Our radio partner KPCC said they used a significant number of on air promotional spots. However, it’s difficult to get listeners to go online to a Facebook application from a radio spot. KPCC did not link to their community site from their website until very late in the project, and then only from the very bottom of a secondary social media page. Also, the KPCC site concept was based on a group of volunteer bloggers who created daily content. In their post mortem report, KPCC reported struggling with deciding whether to promote the user generated content from their website as well as technical challenges with the content management system. This decision likely doomed its application.
As early partners left their sites un-promoted and idle, later partners drew conclusions about the platform’s efficacy and seemed to slow their efforts and lessen their own commitment.
We’ve also come to see the limitations in partnerships when a media partner is given something for free. We put a lot of work into screening partners so that they knew what to expect and that we knew what resources they would commit. However, in most cases, the initial enthusiasm of media partners to work with a Knight Foundation grantee project did not translate into long-term organizational adoption.

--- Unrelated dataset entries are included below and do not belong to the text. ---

--- config.mk ---
export PLATFORM = sky130hd
export DESIGN_NAME = demux1pn_reg
export DESIGN_NICKNAME = d
export VERILOG_FILES = /design/src/rtl/demux1pn_reg.sv
export SDC_FILE = /design/constraint.sdc
export NUM_CORES = 1
export LEC_CHECK = 0
export BUFFER_PORTS_ARGS = -buffer_cell sky130_fd_sc_hd__buf_4
export CAP_MARGIN = 30
export CORE_ASPECT_RATIO = 0.5
export CORE_UTILIZATION = 45
export CTS_CLUSTER_SIZE = 28
export DETAILED_ROUTE_END_ITERATION = 6
export PLACE_DENSITY = 0.73
export SYNTH_ARGS = -nofsm -noshare
export SYNTH_HDL_FRONTEND = slang
export SYNTH_SLANG_ARGS = --single-unit
--- constraint.sdc ---
create_clock -name clk -period 2.95 [get_ports clk]
set_clock_uncertainty 0.15 [all_clocks]
set_input_delay 0.1475 -clock clk [delete_from_list [all_inputs] [get_ports clk]]
set_output_delay 0.1475 -clock clk [all_outputs]
set_load 0.05 [all_outputs]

In the case of our grant, media partners essentially received a “gift” of our open source Facebook community site, fully hosted and supported as well as a team responsive to their feedback and feature requests. But, because the organization wasn’t paying for their site, their commitment to the project seemed to wane over time. Most of our partners did not follow through with their commitments to promote and participate in the project.

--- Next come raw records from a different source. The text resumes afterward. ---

`src/rtl/stream_width_down.sv`:
```
// Splits each upstream FWFT word into RATIO narrower chunks on a valid/ready
// stream; the next word is popped on the last accepted chunk so words run gap-free.
module stream_width_down #(
   parameter int IN_WIDTH  = 32,
   parameter int RATIO     = 4,
   parameter int MSB_FIRST = 0
) (
   input  logic                      clk,
   input  logic                      rst_n,
   input  logic [IN_WIDTH-1:0]       in_data,
   input  logic                      in_empty,
   output logic                      in_ena,
   output logic [IN_WIDTH/RATIO-1:0] out_data,
   output logic                      out_valid,
   input  logic                      out_ready,
   output logic                      out_last
);
   localparam int OUT_WIDTH = IN_WIDTH / RATIO;
   localparam int CNT_WIDTH = $clog2(RATIO);
   localparam logic [CNT_WIDTH-1:0] K_LAST = CNT_WIDTH'(RATIO - 1);

   typedef enum logic {IDLE, SHIFT} state_t;

   state_t                state_reg, state_next;
   logic [CNT_WIDTH-1:0]  k_reg;
   logic [IN_WIDTH-1:0]   shift_reg, shift_next;
   logic                  accept, at_last, load;

   always_ff @(posedge clk) begin
      if (!rst_n)
         state_reg <= IDLE;
      else
         state_reg <= state_next;
   end

   always_comb begin
      state_next = state_reg;
      case (state_reg)
         IDLE:  if (!in_empty) state_next = SHIFT;
         SHIFT: if (accept && at_last) state_next = in_empty ? IDLE : SHIFT;
         default: state_next = IDLE;
      endcase
   end

   always_comb begin
      out_valid = (state_reg == SHIFT);
      accept    = out_valid && out_ready;
      at_last   = (k_reg == K_LAST);
      out_last  = out_valid && at_last;
      // Pop only when the held word is gone (or about to be) and never in reset.
      load      = rst_n && !in_empty && (state_reg == IDLE || (accept && at_last));
      in_ena    = load;
   end

   always_ff @(posedge clk) begin
      if (!rst_n)
         k_reg <= '0;
      else if (load)
         k_reg <= '0;
      else if (accept && !at_last)
         k_reg <= k_reg + CNT_WIDTH'(1);
   end

   always_ff @(posedge clk) begin
      if (load)
         shift_reg <= in_data;
      else if (accept && !at_last)
         shift_reg <= shift_next;
   end

   if (MSB_FIRST != 0) begin : g_msb
      assign out_data   = shift_reg[IN_WIDTH-1 -: OUT_WIDTH];
      assign shift_next = shift_reg << OUT_WIDTH;
   end else begin : g_lsb
      assign out_data   = shift_reg[OUT_WIDTH-1:0];
      assign shift_next = shift_reg >> OUT_WIDTH;
   end
endmodule

```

Yet, if we had required partners to pay to participate in the project, it’s unlikely any would have signed up. Because of the financial and organizational strains in the media industry, almost none of our partners would have contributed matching dollars to our project. However, some partners dedicated moderate staff time – often beyond our appointed contact.

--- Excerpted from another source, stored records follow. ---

**config.mk**
```make
export PLATFORM = sky130hd
export DESIGN_NAME = fp16_divider_flat
export DESIGN_NICKNAME = d
export VERILOG_FILES = /design/src/rtl/fp16_pkg.sv /design/src/rtl/fp16_divider_if.sv /design/src/rtl/fp16_mant_div.sv /design/src/rtl/fp16_divider.sv /design/src/flat_wrapper.sv
export SDC_FILE = /design/constraint.sdc
export NUM_CORES = 1
export LEC_CHECK = 0
export CORE_UTILIZATION = 50
export DETAILED_ROUTE_END_ITERATION = 6
export DONT_BUFFER_PORTS = 1
export PLACE_DENSITY = 0.75
export SLEW_MARGIN = 30
export SYNTH_ARGS = -nofsm -noshare
export SYNTH_HDL_FRONTEND = slang
export SYNTH_HIERARCHICAL = 1
export SYNTH_SLANG_ARGS = --single-unit
```
**constraint.sdc**
```tcl
create_clock -name clk -period 3.5 [get_ports clk]
set_input_delay 0.7 -clock clk [delete_from_list [all_inputs] [get_ports clk]]
set_output_delay 0.7 -clock clk [all_outputs]
set_load 0.02 [all_outputs]
```
**src/rtl/fp16_pkg.sv**
```systemverilog
// Shared fp16 definitions: field widths, bias, special encodings and the divider FSM state type.
package fp16_pkg;

   localparam int unsigned EXP_W  = 5;
   localparam int unsigned FRAC_W = 10;
   localparam int unsigned BIAS   = 15;

   // Mantissa with hidden bit, and quotient/remainder width (one guard bit above the mantissa)
   localparam int unsigned MANT_W = FRAC_W + 1;
   localparam int unsigned QUOT_W = MANT_W + 1;

   localparam logic [15:0] FP16_QNAN = 16'h7E00;
   localparam logic [14:0] FP16_INF  = 15'h7C00;

   typedef enum logic [1:0] {
      IDLE,
      DIV,
      NORM
   } state_t;

endpackage

```
**src/rtl/fp16_divider_if.sv**
```systemverilog
// Operand/result bundle of the fp16 divider with start/done handshake.
interface fp16_divider_if;
   import fp16_pkg::*;

   logic        start;
   logic [15:0] flp_a;
   logic [15:0] flp_b;
   logic [15:0] quot;
   logic        busy;
   logic        done;
   logic        div_by_zero;
   logic        overflow;
   logic        underflow;
   logic        invalid;

   modport master (
      output start, flp_a, flp_b,
      input  quot, busy, done, div_by_zero, overflow, underflow, invalid
   );

   modport slave (
      input  start, flp_a, flp_b,
      output quot, busy, done, div_by_zero, overflow, underflow, invalid
   );

endinterface

```
**src/rtl/fp16_mant_div.sv**
```systemverilog
// Restoring mantissa divider: one quotient bit per step, 12 steps per division.
import fp16_pkg::*;

module fp16_mant_div (
   input  logic              clk,
   input  logic              rst,
   input  logic              load,
   input  logic              step,
   input  logic [MANT_W-1:0] ma,
   input  logic [MANT_W-1:0] mb,
   output logic [QUOT_W-1:0] q,
   output logic              last
);

   logic [QUOT_W-1:0] r;
   logic [MANT_W-1:0] mb_r;
   logic [3:0]        cnt;
   logic              ge;
   logic [QUOT_W-1:0] diff;

   // Trial subtraction for the current step; last flags the final quotient bit
   always_comb begin
      ge   = (r >= {1'b0, mb_r});
      diff = ge ? (r - {1'b0, mb_r}) : r;
      last = (cnt == 4'(QUOT_W - 1));
   end

   // Remainder, quotient shift register and step counter
   always_ff @(posedge clk) begin
      if (rst) begin
         r    <= '0;
         q    <= '0;
         mb_r <= '0;
         cnt  <= '0;
      end else if (load) begin
         r    <= {1'b0, ma};
         q    <= '0;
         mb_r <= mb;
         cnt  <= '0;
      end else if (step) begin
         // diff < mb here, so its top bit is always zero and the shift loses nothing
         r   <= diff << 1;
         q   <= {q[QUOT_W-2:0], ge};
         cnt <= cnt + 4'd1;
      end
   end

endmodule

```
**src/rtl/fp16_divider.sv**
```systemverilog
// Sequential fp16 divider: classification, exponent path, FSM and result registers.
import fp16_pkg::*;

module fp16_divider (
   input  logic          clk,
   input  logic          rst,
   fp16_divider_if.slave bus
);

   state_t state, state_nx;
   logic   accept, load, step;

   logic [EXP_W-1:0]  exp_a, exp_b;
   logic              sign_in;
   logic              a_zero, b_zero, any_nan, special;
   logic signed [6:0] e_calc;

   logic              sign_r;
   logic signed [6:0] e_r;
   logic signed [6:0] e_fin;
   logic [FRAC_W-1:0] frac_fin;

   logic [QUOT_W-1:0] q;
   logic              last;

   assign exp_a   = bus.flp_a[14:10];
   assign exp_b   = bus.flp_b[14:10];
   assign sign_in = bus.flp_a[15] ^ bus.flp_b[15];
   assign a_zero  = (exp_a == '0);
   assign b_zero  = (exp_b == '0);
   assign any_nan = (exp_a == '1) || (exp_b == '1);
   assign special = any_nan || a_zero || b_zero;
   assign e_calc  = $signed({2'b00, exp_a}) - $signed({2'b00, exp_b}) + $signed(7'(BIAS));

   assign bus.busy = (state != IDLE);

   fp16_mant_div u_mant_div (
      .clk  (clk),
      .rst  (rst),
      .load (load),
      .step (step),
      .ma   ({1'b1, bus.flp_a[9:0]}),
      .mb   ({1'b1, bus.flp_b[9:0]}),
      .q    (q),
      .last (last)
   );

   // State register
   always_ff @(posedge clk) begin
      if (rst) state <= IDLE;
      else     state <= state_nx;
   end

   // Next-state and divider control
   always_comb begin
      state_nx = state;
      accept   = 1'b0;
      load     = 1'b0;
      step     = 1'b0;
      case (state)
         IDLE: begin
            if (bus.start) begin
               accept = 1'b1;
               if (!special) begin
                  load     = 1'b1;
                  state_nx = DIV;
               end
            end
         end
         DIV: begin
            step = 1'b1;
            if (last) state_nx = NORM;
         end
         NORM:    state_nx = IDLE;
         default: state_nx = IDLE;
      endcase
   end

   // Normalise the finished quotient: a leading zero costs one exponent step
   always_comb begin
      e_fin    = q[QUOT_W-1] ? e_r : (e_r - 7'sd1);
      frac_fin = q[QUOT_W-1] ? q[FRAC_W:1] : q[FRAC_W-1:0];
   end

   // Result, flag and done registers
   always_ff @(posedge clk) begin
      if (rst) begin
         bus.quot        <= '0;
         bus.done        <= 1'b0;
         bus.div_by_zero <= 1'b0;
         bus.overflow    <= 1'b0;
         bus.underflow   <= 1'b0;
         bus.invalid     <= 1'b0;
         sign_r          <= 1'b0;
         e_r             <= '0;
      end else begin
         bus.done <= 1'b0;
         if (accept) begin
            bus.div_by_zero <= 1'b0;
            bus.overflow    <= 1'b0;
            bus.underflow   <= 1'b0;
            bus.invalid     <= 1'b0;
            if (any_nan || (a_zero && b_zero)) begin
               bus.quot    <= FP16_QNAN;
               bus.invalid <= 1'b1;
               bus.done    <= 1'b1;
            end else if (b_zero) begin
               bus.quot        <= {sign_in, FP16_INF};
               bus.div_by_zero <= 1'b1;
               bus.done        <= 1'b1;
            end else if (a_zero) begin
               bus.quot <= {sign_in, 15'b0};
               bus.done <= 1'b1;
            end else begin
               sign_r <= sign_in;
               e_r    <= e_calc;
            end
         end
         if (state == NORM) begin
            bus.done <= 1'b1;
            if (e_fin >= 7'sd31) begin
               bus.quot     <= {sign_r, FP16_INF};
               bus.overflow <= 1'b1;
            end else if (e_fin <= 7'sd0) begin
               bus.quot      <= {sign_r, 15'b0};
               bus.underflow <= 1'b1;
            end else begin
               bus.quot <= {sign_r, e_fin[EXP_W-1:0], frac_fin};
            end
         end
      end
   end

endmodule

```
**src/flat_wrapper.sv**
```systemverilog
// flat-port wrapper written by rule: the top's interface ports become plain ports
module fp16_divider_flat 
  (clk, rst, bus_start, bus_flp_a, bus_flp_b, bus_quot, bus_busy, bus_done, bus_div_by_zero, bus_overflow, bus_underflow, bus_invalid);
  fp16_divider_if bus_i ();
  input  logic clk;
  input  logic rst;
  input wire logic [$bits(bus_i.start)-1:0] bus_start;
  input wire logic [$bits(bus_i.flp_a)-1:0] bus_flp_a;
  input wire logic [$bits(bus_i.flp_b)-1:0] bus_flp_b;
  output wire logic [$bits(bus_i.quot)-1:0] bus_quot;
  output wire logic [$bits(bus_i.busy)-1:0] bus_busy;
  output wire logic [$bits(bus_i.done)-1:0] bus_done;
  output wire logic [$bits(bus_i.div_by_zero)-1:0] bus_div_by_zero;
  output wire logic [$bits(bus_i.overflow)-1:0] bus_overflow;
  output wire logic [$bits(bus_i.underflow)-1:0] bus_underflow;
  output wire logic [$bits(bus_i.invalid)-1:0] bus_invalid;
  assign bus_i.start = bus_start;
  assign bus_i.flp_a = bus_flp_a;
  assign bus_i.flp_b = bus_flp_b;
  assign bus_quot = bus_i.quot;
  assign bus_busy = bus_i.busy;
  assign bus_done = bus_i.done;
  assign bus_div_by_zero = bus_i.div_by_zero;
  assign bus_overflow = bus_i.overflow;
  assign bus_underflow = bus_i.underflow;
  assign bus_invalid = bus_i.invalid;
  fp16_divider u_core (.clk(clk), .rst(rst), .bus(bus_i));
endmodule
```
==> out/qor.yml, run 1 <==
critical_path:
  worstRegToRegCells: 8
  worst_ep_arrival_time_ns: 3.11
  endpoint: "u_core/bus.quot[9]$_SDFFE_PP0P_"
  cp-startpoint: "u_core/e_r[0]$_SDFFE_PP0P_"
  worstPathCellList: "inv_1 > ha_1 > or4b_4 > o31a_1 > nor3_2 > o21ai_1 > or3_1 > a211oi_2"
  crit_slowest_cell: "or3_1"
  crit_path_end_kind: "register"
  critPathLaunchType: "register"
  worst-setup-path-type: "reg -> reg"
  crit_fanout: 10
  required_ns: 3.78
  reg2reg_setup_slack_ns: 0.67
  critPathMaxStageDelay_ns: 0.53
  r2r_start: "u_core/e_r[0]$_SDFFE_PP0P_"
  timing.rr.end: "u_core/bus.quot[9]$_SDFFE_PP0P_"
grt:
  grt_use_total_pct: 21.1
  use_met1_pct: 27.7
  met2_usage_pct: 32.6
  grt-ovfl-total: 0
  grt_pass1_vias: 2965
  top_usage_layer: "met2"
  grt_first_pass_wirelength_mm: 14.0
  antenna_found_initial: 0
  use_met3_pct: 6.48
  grt_max_degree: 52
drt:
  wl_per_cell_um: 15.1
  viasPerCell: 5.81
  dr.pass1.iters: 5
  drc: 0
  antenna_left: 0
  num_vias: 3202
  wl_mm: 8.33
  drtIter0Drc: 189
clocking:
  postCtsSetupBuffers: 0
  cts-root-buf: "clkbuf_8"
  cts_buffers: 9
  clock_sinks: 70
  clk_latency_ns: 0.35
  clk_pin_slew_ns: 0.08
  tritoncts: "built"
  hold_buffers: 0
  clock_path_buffers: 2
  ctsResizeCount: 0
  htree_levels: 3
die:
  die_x_um: 90.6
  die_area_um2: 8210
  ios: 57
  num_rows: 31
  core-area_um2: 7410
  initial_core_util_pct: 53.0
  die_y_um: 90.6
run_status:
  status: "finished clean"
synth:
  yosysTopAreaCellShare_pct: 35.7
  synth-seq-area-share_pct: 35.7
  synth.yosys.warnings: 6
  synth_most_common_cell: "dfxtp_1"
  synth_seq_cells: 70
  synth_common_cells: "70 x dfxtp_1, 65 x nor2_1, 45 x mux2i_1"
  yosysTopAreaCell: "dfxtp_1"
  yosys-top-cells-area: "dfxtp_1 36%, mux2i_1 11%, nor2_1 6.2%, ha_1 6.1%, xnor2_1 4.5%"
  synth_top_flop_cell: "dfxtp_1"
  netlist-cell-type-count: 59
  synth_edf_count: 0
  synth.avg_cell_area_um2: 8.75
  netlist_area_um2: 3930
  syn_inst: 449
  synthArstFlopShare_pct: 0
layout:
  post_route_cells_drive_above_1_share_pct: 6.42
  antennaDiodeCount: 0
  final_util_pct: 56.7
  n_fill_cell: 644
  nets: 503
  post_layout_nonfiller_instances: 551
  area_growth_pct: 7.04
timing:
  fin_ws_ns: 0.670
  fmax_ghz: 0.353
  rsz0062_at_grt: "false"
  maxSlewHeadroom_pct: 52.0
  hold_violations: 0
  clock_skew_ns: 0.0113
  hold_slack_ns: 0.426
  period_share_pct: 80.8
  maxSlewViolCount: 0
  worst_pin_slew_ns: 0.711
  tns_ns: 0
  period_minus_slack_ns: 2.83
  setup_violations: 0
place:
  io_buffers: 0
  hpwlAfterDp_mm: 6.03
  place_congestion: 0.905
  dp.cells: 535
  place_ws_ns: 0.651
power_and_ir_drop:
  p_leak_nw: 1.59
  cellPowerDensity_nw_per_um2: 518
  irDropWorstVdd_v: 0.000288
job:
  drv_cap: 0
min_path:
  hp-class: "in -> reg"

At the beginning of our grant, it took us several months to prepare the Ruby on Rails source code to be able to launch the first partner. But, in general, many of our partners took a significantly extended timeframe to launch.
It generally took NewsCloud only two to three weeks to design, set up and prepare a site for launch. However, our most active partners still took between three to five months to launch. This was often due to bureaucratic challenges with legal, IT or other organizational issues (addressed below). Partners that withdrew often took between three to nine months to make the decision to exit.
Our grant period was eighteen months. Having partners take up to 5 months to launch took significant time away from the length of time a site would be live for audience feedback. Similarly, the extended timeframe prior to withdrawal used up spots that other news organizations might have benefited from.
Overall, the inertia required to instill institutional expertise in social media and create behavioral changes in these organizations seemed insurmountable at times. The sites we built for our media partners often remained in a silo with our primary contact and there was rarely crossover awareness or adoption of the site within the overall organization.
Many of our media contacts we trained did not have the forum, influence or charter within their organizations to share what they learned about our application platform with their peers. This made it especially hard to connect with our partners’ reporters to help them think about the potential of using our interactive features to engage readers in the storytelling process (described later in the Looking Ahead section).
Surprisingly, we had an enormously difficult time explaining to the organizations that they wholly owned their Knight-subsidized sites. They could both fully realize any advertising revenue generated by the applications and they could also track and include page views from the application in their overall activity statistics that they use for ad sales. Despite this, many organizations stalled at providing the information we needed to integrate advertising and statistics. We are still routinely told by partners that their organizations are hesitant to promote or link to their application for fear of diverting page views from their website. We have not been successfully able to convince the institutions that they wholly own these community sites. Nor, have we been able to instill in them our vision of the potential upside and revenue generating potential of a vibrant active social media community site.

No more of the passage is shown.